Sponsorship and advertising propositions abound when you have a strong food-themed format on daily, for example. “Cooking can be fantastic as a strip, especially in shoulder-peak slots,” says Wallace. “If a viewer is at home during that time of day, often they’re looking after their children, cooking dinner, trying to tidy up the house—they are multitasking, and they have the television on, so they need something that’s quite accessible. It can’t be too overcomplicated in a way that something can be that you’d sit down to watch with a glass of wine at 9 o’clock in a much more civilized environment. Accessibility is really important in those slots, and you see that with cooking shows, game shows and reality shows.”

Producers working on stripped formats also need to be sure that they’re putting together relatively uniform episodes, says Banijay’s Sime. “It’s hard if you have a Tuesday episode that is in some way structurally different from the Wednesday episode. There has got to be a certain amount of familiarity. You’ve got to respect that structure. It’s not good enough to simply take a one-hour show and try to stretch content across five days.”

Sime also cautions against scaling the production back too far. “While you are looking for an economical solution, there could also be a temptation to put subpar, lower-quality content out there.
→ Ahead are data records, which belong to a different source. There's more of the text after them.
Source: an optimization exercise on an open RTL-to-GDS flow (aim: small area). Production flows keep margins and buffers that such runs may drop.
In this exercise RTL edits were held to simulation tests only and were not proved equivalent to the original.

Design drv_unit, start of the top module:
module drv_unit (
    input  wire        clk,
    input  wire        rst_n,
    input  wire        wr_en,
    input  wire [1:0]  wr_ch,
    input  wire [4:0]  wr_sub,
    input  wire [15:0] wr_data,
    output reg         wr_ack,
    output reg         wr_nak,
    input  wire [1:0]  rd_ch,
    input  wire [4:0]  rd_sub,
    output reg  [31:0] rd_data,
    input  wire [3:0]  flt,
    output wire [3:0]  drv_a,
    output wire [3:0]  drv_b,
    output wire [3:0]  flt_route,
    output wire [3:0]  evt_latched,
    output wire [3:0]  evt_released,
    output wire [3:0]  evt_tripping
);
    wire [3:0]  stopped;
    wire [31:0] rdata [0:3];
    wire [15:0] per_sh [0:3];
    wire [15:0] cmp_sh [0:3];
    wire [15:0] cap_sh [0:3];
    wire [3:0]  capd_sh;
    wire st = stopped[wr_ch];
    reg  refuse;
    always @(*) begin
        case (wr_sub)
            5'h01:   refuse = !st || (wr_data[11:8] != 4'd0) || wr_data[7];
            5'h02:   refuse = (wr_data[15:6] == 10'd0);
            5'h03:   refuse = 1'b0;
            5'h04:   refuse = 1'b0;
            5'h05, 5'h06, 5'h07, 5'h08, 5'h0A:
                     refuse = !st || (wr_data[15:8] != 8'd0);
            5'h09:   refuse = !st || (wr_data[15:4] != 12'd0);
            5'h0B:   refuse = !st || (wr_data == 16'd0);
            5'h15:   refuse = (wr_data != 16'd1);
            5'h17:   refuse = 1'b0;
            5'h18:   refuse = (wr_data[15:1] != 15'd0);
            default: refuse = 1'b1;
        endcase
    end
    wire acc = wr_en && !refuse;
    function ge_c;
        input [16:0] a;
        input [16:0] b;
        input        ci;
        integer n;
        reg c;
        begin
            c = ci;
            for (n = 0; n < 17; n = n + 1)
                c = (a[n] & ~b[n]) | (a[n] & c) | (~b[n] & c);
            ge_c = c;
        end
    endfunction
    wire        is_per = (wr_sub == 5'h02);
    wire        is_cmp = (wr_sub == 5'h03);
    wire [15:0] per_c  = per_sh[wr_ch];
    wire [15:0] cmp_c  = cmp_sh[wr_ch];
    wire [15:0] cap_c  = cap_sh[wr_ch];
    wire        capd_c = capd_sh[wr_ch];
    wire [15:0] other  = is_cmp ? cap_c : cmp_c;
  ...
Size: roughly 71000 µm² of cells after synthesis.
Settings: LEC_CHECK=0, CAP_MARGIN=20, CORE_MARGIN=2, CORE_UTILIZATION=60, CTS_BUF_LIST=sky130_fd_sc_hd__clkbuf_8, CTS_CLUSTER_DIAMETER=60, CTS_CLUSTER_SIZE=12, PLACE_DENSITY=0.75, SLEW_MARGIN=20; clock period 22.0 ns.
standard.sh (not shown) runs the stock make flow with config.mk's settings and CLKGATE_MAP_FILE= SYNTH_SCRIPT=/design/flow/synth_recipe.tcl, a recipe that flattens the netlist after the stock synthesis.
==> flow/flow/run.sh <==
#!/bin/bash
# Own layout flow: the standard flow (standard.sh, all ORFS steps), with two
# changes in how the layout is made:
#  - Yosys's ABC mapping of the combinational logic uses an area-oriented script
#    (flow/abc_area.script) in place of ORFS's abc_speed.script; register
#    mapping, names and cell types are those of the standard synthesis;
#  - clock tree synthesis uses clkbuf_8 leaf clusters and inserts no dummy
#    loads.
set -euo pipefail
WORK="$(cd "$(dirname "${BASH_SOURCE[0]}")/.." && pwd)"
cd "$WORK"
rm -rf "$WORK/scripts_area"
cp -r "$FLOW_HOME/scripts" "$WORK/scripts_area"
cp "$WORK/flow/abc_area.script" "$WORK/scripts_area/abc_speed.script"
export CTS_ARGS="-sink_clustering_enable -repair_clock_nets -dont_use_dummy_load -buf_list sky130_fd_sc_hd__clkbuf_8 -sink_clustering_size 12 -sink_clustering_max_diameter 60"
bash "$WORK/standard.sh" SCRIPTS_DIR="$WORK/scripts_area" finish > "$WORK/standard_flow.log" 2>&1
==> flow/flow/abc_area.script <==
&get -n
&st
&dch -f
&nf -a
&st
&syn2
&dch -f
&nf -a
&st
&syn2
&dch -f
&nf -a
&put
topo
stime -c
The baseline produced a clean layout.
Context: an optimization exercise on an open-source flow, tuned for small area, a short achievable clock period and few clock cycles per item. The choices shown serve that exercise and are no tape-out recipe. No run shown here included a check of the RTL's function; only the layout flow was run. Power figures rest on the tool's default switching activity, not on a simulated workload.

==> flow/design.v (outline; a module is shown in full before it is edited, if it fits) <==
// module anvil_bus_mac: 1744 lines
// module anvil_fa: 10 lines
// module anvil_ha: 9 lines
module anvil_bus_mac (
    input  wire        clk,
    input  wire        rst,
    input  wire        in_valid,
    output wire        in_ready,
    input  wire [39:0] in_sample,    
    input  wire [23:0] in_gain,      
    input  wire        in_last,
    output reg         out_valid,
    input  wire        out_ready,
    output reg  [39:0] out_value,    
    output reg         out_clip
);
  // ...
==> flow/flow/run.sh <==
#!/bin/bash
# The standard layout, except:
# - buffer_ports gives the ports sky130_fd_sc_hd__buf_2 buffers instead of
#   the delay buffers it picks by default (every port still gets a buffer);
# - repair_timing works to a setup slack margin, so that it improves the
#   paths that already meet the clock period. The clock, its period and the
#   constraints are the standard flow's.
set -euo pipefail
bash standard.sh "BUFFER_PORTS_ARGS=-buffer_cell sky130_fd_sc_hd__buf_2" "SETUP_SLACK_MARGIN=13.3" finish > standard.log 2>&1
==> flow/standard.sh <==
#!/bin/bash
# synth_recipe.tcl (not shown) runs the flow's synth.tcl, then flattens the netlist and writes it again
# the make line also repeats each setting of config.mk as NAME=value (left out here)
make -C /OpenROAD-flow-scripts/flow DESIGN_CONFIG=/design/flow/config.mk WORK_HOME=/design/flow/orfs CLKGATE_MAP_FILE= SYNTH_SCRIPT=/design/flow/synth_recipe.tcl "${@:-finish}"
==> flow/config.mk <==
export PLATFORM = sky130hd
export DESIGN_NAME = anvil_bus_mac
export DESIGN_NICKNAME = anvil_bus_mac
export VERILOG_FILES = /design/flow/design.v
export SDC_FILE = /design/flow/constraint.sdc
export NUM_CORES = 4
export LEC_CHECK = 0
export ABC_AREA = 1
export CAP_MARGIN = 20
export CORE_MARGIN = 2
export CORE_UTILIZATION = 40
export CTS_CLUSTER_DIAMETER = 100
export CTS_CLUSTER_SIZE = 24
export PLACE_DENSITY = 0.6
export SLEW_MARGIN = 20
export SYNTH_HIERARCHICAL = 1
==> flow/constraint.sdc <==
create_clock -name core_clock -period 18.0 [get_ports {clk}]
set_input_delay 3.6000 -clock core_clock [delete_from_list [all_inputs] [get_ports {clk}]]
set_output_delay 3.6000 -clock core_clock [all_outputs]
set_load 0.01 [all_outputs]
==> results.txt, run 1 <==
- Leak Pwr: 14.3 nW
- Fin cells: 4201
- Synth Area in Simple Gates: 5.26%
- Routed vias: 23.7k
- NetSw: 2.78 mW
- Critical path origin: out_value[6]
- CTS sink count: 303
- Logic gate share of total power: 69.2%
- Cell count after synthesis: 3148
- Main synth FF type: edfxtp_1
- Worst R2R Path Depth: 14
- Max reg flops: 46
- Commonest non-fill, non-tap cells in the layout: 520 x xor2_1, 469 x o22ai_1, 427 x fa_1, 299 x nand2_1, 294 x inv_1
- I/O pin count: 112
- Skew-Pair Late Insertion Delay: 0.60 ns
- WHS: 0.443 ns
- M1 GR Usage: 31.5%
- Number of distinct library cells after synthesis: 43
- Signal buf overhead: 4.06%
- Gr usage total: 22.5%
- Mapped Area: 32200 um^2
- Placed Cells: 4102
- RSZ-0062 raised after global routing: true
- Status: timing/DRC/antenna clean
- CP cell instances: buf_2
- Vias in the first global route: 23.5k
- Setup ws final: 13.23 ns
- Initial antenna violation count: 2
- Initial Util: 40.2%
- Largest cells by area after synthesis: fa_1 27%, edfxtp_1 23%, xor2_1 14%
- Die H: 288 um
- Number of diodes: 0
- Post-CTS Setup Bufs: 24
==> run 2, diff against run 1 <==
--- a/flow/design.v
+++ b/flow/design.v
@@ -10,42 +10,38 @@
     input  wire        out_ready,
     output reg  [39:0] out_value,    
     output reg         out_clip
 );
     localparam [39:0] MAX40 = 40'h7F_FFFF_FFFF;
     localparam [39:0] MIN40 = 40'h80_0000_0000;
     reg en, ei, rdy;
     assign in_ready = rdy;
-    wire [24:0] gx = {in_gain, 1'b0};
-    wire [11:0] dneg, done_, dtwo;
-    genvar j;
-    generate for (j = 0; j < 12; j = j + 1) begin : g_booth
-        wire b2 = gx[2*j+2], b1 = gx[2*j+1], b0 = gx[2*j];
-        assign dneg[j]  = b2;
-        assign done_[j] = b1 ^ b0;
-        assign dtwo[j]  = (b2 & ~b1 & ~b0) | (~b2 & b1 & b0);
-    end endgenerate
     reg [39:0] s_r;
-    reg [11:0] bneg, bone, btwo;
-    reg        gnz;           
+    reg [23:0] g_r;
     reg        i_v, i_l;
     always @(posedge clk) begin
         if (ei) begin
             s_r  <= in_sample;
-            bneg <= dneg;
-            bone <= done_;
-            btwo <= dtwo;
-            gnz  <= |in_gain;
+            g_r  <= in_gain;
             i_l  <= in_last;
         end
         if (rst)      i_v <= 1'b0;
         else if (rdy) i_v <= in_valid;
     end
-    wire pneg = (s_r[39] ^ bneg[11]) & (|s_r) & gnz;
+    wire [24:0] gx = {g_r, 1'b0};
+    wire [11:0] bneg, bone, btwo;
+    genvar j;
+    generate for (j = 0; j < 12; j = j + 1) begin : g_booth
+        wire b2 = gx[2*j+2], b1 = gx[2*j+1], b0 = gx[2*j];
+        assign bneg[j] = b2;
+        assign bone[j] = b1 ^ b0;
+        assign btwo[j] = (b2 & ~b1 & ~b0) | (~b2 & b1 & b0);
+    end endgenerate
+    wire pneg = (s_r[39] ^ g_r[23]) & (|s_r) & (|g_r);
     wire [41:0] sx = {s_r[39], s_r, 1'b0};
     wire [40:0] pp0 = (({41{bone[0]}} & sx[41:1]) | ({41{btwo[0]}} & sx[40:0])) ^ {41{bneg[0]}};
     wire [40:0] pp1 = (({41{bone[1]}} & sx[41:1]) | ({41{btwo[1]}} & sx[40:0])) ^ {41{bneg[1]}};
     wire [40:0] pp2 = (({41{bone[2]}} & sx[41:1]) | ({41{btwo[2]}} & sx[40:0])) ^ {41{bneg[2]}};
     wire [40:0] pp3 = (({41{bone[3]}} & sx[41:1]) | ({41{btwo[3]}} & sx[40:0])) ^ {41{bneg[3]}};
     wire [40:0] pp4 = (({41{bone[4]}} & sx[41:1]) | ({41{btwo[4]}} & sx[40:0])) ^ {41{bneg[4]}};
     wire [40:0] pp5 = (({41{bone[5]}} & sx[41:1]) | ({41{btwo[5]}} & sx[40:0])) ^ {41{bneg[5]}};
     wire [40:0] pp6 = (({41{bone[6]}} & sx[41:1]) | ({41{btwo[6]}} & sx[40:0])) ^ {41{bneg[6]}};
==> run 2 against run 1 <==
Effect of this change: non-clock buffer count increased by 124; critical path depth increased by 8; die area decreased by 1.6%; highest routed layer unchanged; fmax decreased by 1.0%; design area increased by 5.5%; count of clock-buffer cells in the layout decreased by 1; via count increased by 4.6%; setup slack got worse by 0.049 ns; global-route usage increased by 1.9 points; final cell count about the same; utilization increased by 3.2 points; sequential cell count decreased by 13.
==> results.txt, run 2 <==
- Status: timing/DRC/antenna clean (unchanged)
- Endpoints failing setup: 0 (unchanged)
- Critical path origin: s_r[10] (was out_value[6])
- Rel. slew slack: 29.1% (was 27.8%)
- Pwr Density: 170 nW/um^2 (was 177 nW/um^2)
- Critical path required time: 18.30 ns (was 14.40 ns)
- IO Port Bufs: 111 (unchanged)
- Switching share of power: 44.4% (was 45.2%)
- Routed vias: 24.8k (was 23.7k)
- Fin cells: 4204 (was 4201)
- Met3 WL post-DR: 13500 um (was 9780 um)
- F_max: 207 MHz (was 210 MHz)
- Synth top area share: 27.0% (was 26.5%)
- TritonCTS clock tree: built (unchanged)
- Core Footprint: 78700 um^2 (was 80200 um^2)
- Critical Path Fanout Max: 12 (was 1)
- Drt first pass iters: 9 (was 5)
- Initial Util: 40.3% (was 40.2%)
- Maximum capacitance violations: 0 (unchanged)
- Number of distinct library cells after synthesis: 45 (was 43)
- Sequential share of the synthesized area: 25.7% (was 26.5%)
- Worst R2R Path Depth: 9 (was 14)
- Leading cell type in the layout, fill and taps excluded: xor2_1 (unchanged)
- RSZ-0062 raised after global routing: true (unchanged)
- First-pass GRT wire length: 152000 um (was 144000 um)
- Synth Register Bits: 290 (was 303)
- Reg clk slew, reported paths: 0.10 ns (was 0.09 ns)
- Max reg flops: 46 (unchanged)
- CTS sink count: 290 (was 303)
- TritonCTS buffer count: 19 (was 20)
- NetSw: 2.76 mW (was 2.78 mW)
- Top post-synthesis cells by count: 509 x xor2_1, 468 x o22ai_1, 427 x fa_1 (was 521 x xor2_1, 469 x o22ai_1, 427 x fa_1)
- Internal power: 3.46 mW (was 3.37 mW)
- Number of flops mapped to enable cells by yosys: 235 (was 248)
- Die area: 81600 um^2 (was 82900 um^2)
- Logic gate share of total power: 70.4% (was 69.2%)
- Wirelength per Cell: 24.9 um (was 22.4 um)
- Iter 0 DRT Violations: 3172 (was 2537)
- Worst-Margin Slew: 1.06 ns (was 1.08 ns)
- Top layer in use: met5 (unchanged)
- Final wirelength: 105000 um (was 93900 um)
- Clock Skews: 0.0504 ns (was 0.0294 ns)
- R2r endpoint: m_c[4] (was m_k)
- Crit end category: flip-flop (was output pin)
- Number of diodes: 0 (unchanged)
- Main synth FF type: edfxtp_1 (unchanged)
- Clock root buffer: clkbuf_16 (unchanged)
- Period utilisation layout: 26.8% (was 26.5%)
- Placed Cells: 3983 (was 4102)
- Yosys warns: 7 (unchanged)
- Area leader, netlist: fa_1 (unchanged)
- Clk buf depth: 3 (unchanged)
- I/O pin count: 112 (unchanged)
- Largest cells by area after synthesis: fa_1 27%, edfxtp_1 22%, xor2_1 14% (was fa_1 27%, edfxtp_1 23%, xor2_1 14%)
- Clock share of power: 7.7% (was 8.2%)
- Sequential share of power: 21.8% (was 22.6%)
- Cell count after synthesis: 3033 (was 3148)
- Met2 wire len: 43500 um (was 41200 um)
- Cell Rows: 103 (was 104)
- Peak supply drop: 116 uV (was 154 uV)
- Placer Congestion: 0.929 (was 0.899)
- Post-route DRC: 0 (unchanged)
- Mapped Area: 31700 um^2 (was 32200 um^2)
- CP startpoint kind: flip-flop (unchanged)
- RR Startpoint: s_r[10] (was bneg[7])
- Final hold viol count: 0 (unchanged)
- Syn Area/Cell: 10.5 um^2 (was 10.2 um^2)
- Final Slew Violations: 0 (unchanged)
- Final min period: 4.82 ns (was 4.77 ns)
- Top-count cell post-synth: xor2_1 (unchanged)
- Commonest non-fill, non-tap cells in the layout: 506 x xor2_1, 462 x o22ai_1, 414 x fa_1, 235 x edfxtp_1, 230 x inv_1 (was 520 x xor2_1, 469 x o22ai_1, 427 x fa_1, 299 x nand2_1, 294 x inv_1)
- Fin nets: 3815 (was 3801)
- Htree depth: 1 (unchanged)
- Final TNS setup: 0 ns (unchanged)
- Critical path type: reg2reg (was reg2out)
- Biggest register: acc (unchanged)
- M1 wire length: 41100 um (was 39900 um)
- Async set-reset flop share out of synthesis: 0% (unchanged)
- Flop-to-flop setup slack: 13.18 ns (was 13.27 ns)
- Hpwl dp: 62300 um (was 63200 um)
- Initial antenna violation count: 1 (was 2)
- Die width: 286 um (was 288 um)
- Area delta synth->final: 15.6% (was 7.76%)
- Hold Path Class: reg2reg (unchanged)
- Vias in the first global route: 24.6k (was 23.5k)
- Drt via density: 5.90 (was 5.64)
- Die H: 286 um (was 288 um)
- Global route overflow: 0 (unchanged)
- Largest net degree at the start of global routing: 65 (was 71)
- CP arrival: 5.13 ns (was 1.17 ns)
- Largest regs: acc x46, m_c x43, m_s x43 (unchanged)
- Leak Pwr: 15.1 nW (was 14.3 nW)
- Routed Antenna Nets: 0 (unchanged)
- Fraction of layout cells with a size suffix above 1: 16.9% (was 10.8%)
- Skew-Pair Late Insertion Delay: 0.58 ns (was 0.60 ns)
- CP endpoint: m_c[4] (was out_value[6])
- Syn nets: 3707 (was 3822)
- Gr usage total: 24.4% (was 22.5%)
[run 2: cell count changes after synthesis, sizes merged, moves of 32 or more]
cell / delta
clkbuf: -37
nor2: +32
buf: +38
inv: -62
nand2: -73
a21oi: -32
a2bb2oi: +38
[run 2: power by group through the flow]
stage	logic, mW	clock network [mW]	registers, mW
finish	4.38	0.482	1.36
global route	5.03	0.526	1.37
CTS	4.32	0.504	1.35
detailed placement	4.18	0	1.37
global placement	4.04	0	1.36
floorplan	3.01	0	1.34
[run 2: stage by stage]
step	setup WS [ns]	hold WS, ns	util (%)	instance area, um^2	power, mW
floorplan	13.36	0.400	-	31700	4.35
global placement	11.95	0.405	41.7	32800	5.41
detailed placement	11.93	0.409	41.7	32800	5.55
CTS	13.20	0.433	45.5	35800	6.17
global route	13.11	0.463	46.5	36600	6.93
finish	13.18	0.431	46.5	36600	6.22
[run 2: what timing repair did]
action	in CTS	in global routing
hold buffers	0	0
gates cloned	39	12
endpoints found under the setup margin	130	140
pin swaps	23	34
gates resized for setup	155	78
buffers inserted	87	49
[run 2: critical path, cell delays in order (launching register included)]
cell	delay, ns
edfxtp_1	0.62
clkinvlp_2	0.74
o22ai_1	0.41
xor2_1	0.25
fa_1	0.45
fa_1	0.40
fa_1	0.46
fa_1	0.45
fa_1	0.44
ha_1	0.32
[run 2: Yosys stat by module (local to each module, per instance)]
| module | cells inside | copies in the design | flops+latches | area (um^2) |
|---|---|---|---|---|
| anvil_bus_mac | 2605 | 1 | 290 | 23500 |
| anvil_ha | 1 | 47 | 0 | 12.5 |
| anvil_fa | 1 | 381 | 0 | 20.0 |
[run 2: cell families after synthesis]
group                    Yosys count  synth area share, %
AO/OA/AOI/OAI                    693                 13.8
XOR/XNOR                         522                 14.5
adder cells (fa/ha/maj)          605                 34.0
buffers and inverters            542                 7.14
flip-flops                       290                 25.7
AND/OR/NAND/NOR                  381                 4.89
[run 2: cell type report]
class | count | area (um^2)
Clock buffer | 23 | 490
Timing Repair Buffer | 336 | 3460
Inverter | 274 | 1170
Clock inverter | 11 | 158
Fill cell | 7177 | 42100
Sequential cell | 290 | 8170
Timing Repair inverter | 15 | 105
Tap cell | 1050 | 1310
Multi-Input combinational cell | 2205 | 21800
[run 2: how the worst min path moves through the flow]
| stage | start | to | slack (ns) | cells after the start |
|---|---|---|---|---|
| after global routing | i_l | m_l | 0.46 | 0 |
| after detailed placement | i_l | m_l | 0.41 | 0 |
| after global placement | i_l | m_l | 0.41 | 0 |
| final | i_l | m_l | 0.43 | 0 |
| after CTS | i_l | m_l | 0.43 | 0 |
| after floorplan | i_l | m_l | 0.40 | 0 |
[run 2: per-layer routing]
metal	up-vias	track usage, %
met3	430	7.23
li1	10586	-
met5	-	0.698
met2	1692	36.5
met1	12087	32.6
met4	6	10.9

[static timing again, ports no longer ideal]
Ports are ideal in the flow. The routed layouts listed here were re-timed in OpenROAD. Step 1 (the two cells are an assumption about what drives the block):
set clk [get_ports {clk}]
set_driving_cell -lib_cell sky130_fd_sc_hd__clkbuf_16 $clk
set_driving_cell -lib_cell sky130_fd_sc_hd__buf_2 [delete_from_list [all_inputs] $clk]
Step 2, shift: input delay + t, output delay - t, t = (earliest + latest rising clock arrival at the registers) / 2. This alone moves slack from input paths to output paths. a / b / c = ideal ports / drivers / drivers and shift; a / b = the first two.
| run | t, ns | setup slack, ns | worst slew at a driven data input, ns |
|---|---|---|---|
| run 1 | 0.653 | 13.228 / 13.160 / 12.929 | 0.06 |
| run 2 | 0.625 | 13.178 / 13.178 / 13.134 | 0.07 |
After both steps every run listed still meets setup and hold. The setup slack of run 1, which loses most, moves by -0.068 ns with the drivers and by -0.299 ns with both steps.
You’ve got to resist that urge. Even though it’s stripped, and it’s high volume, viewers have high expectations.”

Global Agency’s Pinto has some other tips that producers should keep in mind when working on a stripped show. For one, he says, it is very important to leave a bit of curiosity in the finale of each episode so that viewers need to know what happens the following day.

“Often, stripped programming will focus on different contestants each run, so you have to give an overview of the participants each day so that the viewers can get to know them, see which one they feel closest to and want to watch them the whole week. It’s all about the storytelling, and the drama should be produced very carefully.”

Pinto says he’s seen growing interest for strips coming out of Central and Eastern Europe as of late, and that Latin America is in his sights. As LatAm viewers are already used to the daily viewing pattern of the telenovela, stripped formats should be a natural fit. Global Agency’s daily cooking competition My Wife Rules is going on air in Brazil, and Pinto believes that will help to spur other countries in the region to sign on as well.

Electus’s Pollak names Australia as a country that has “mastered” this type of format scheduling. Indeed, MasterChef Australia airs five nights a week, from Sunday to Thursday, on Network Ten. My Kitchen Rules, which has seen upwards of 320 episodes on Seven Network, also does daily runs.

“The Australians love stripped formats in prime time,” notes Hat Trick’s Tong, “whereas it would be very unusual in the U.K. to have a stripped format in that slot.”

In surveying the global demand, FremantleMedia’s Wallace says that stripped formats are working in nearly every market currently. “It’s a very healthy business,” she says. “Strips deliver value for money to the broadcaster, and viewers really like these kinds of shows; they’re very responsive to them.”

Pictured: Banijay Rights’ Undressed.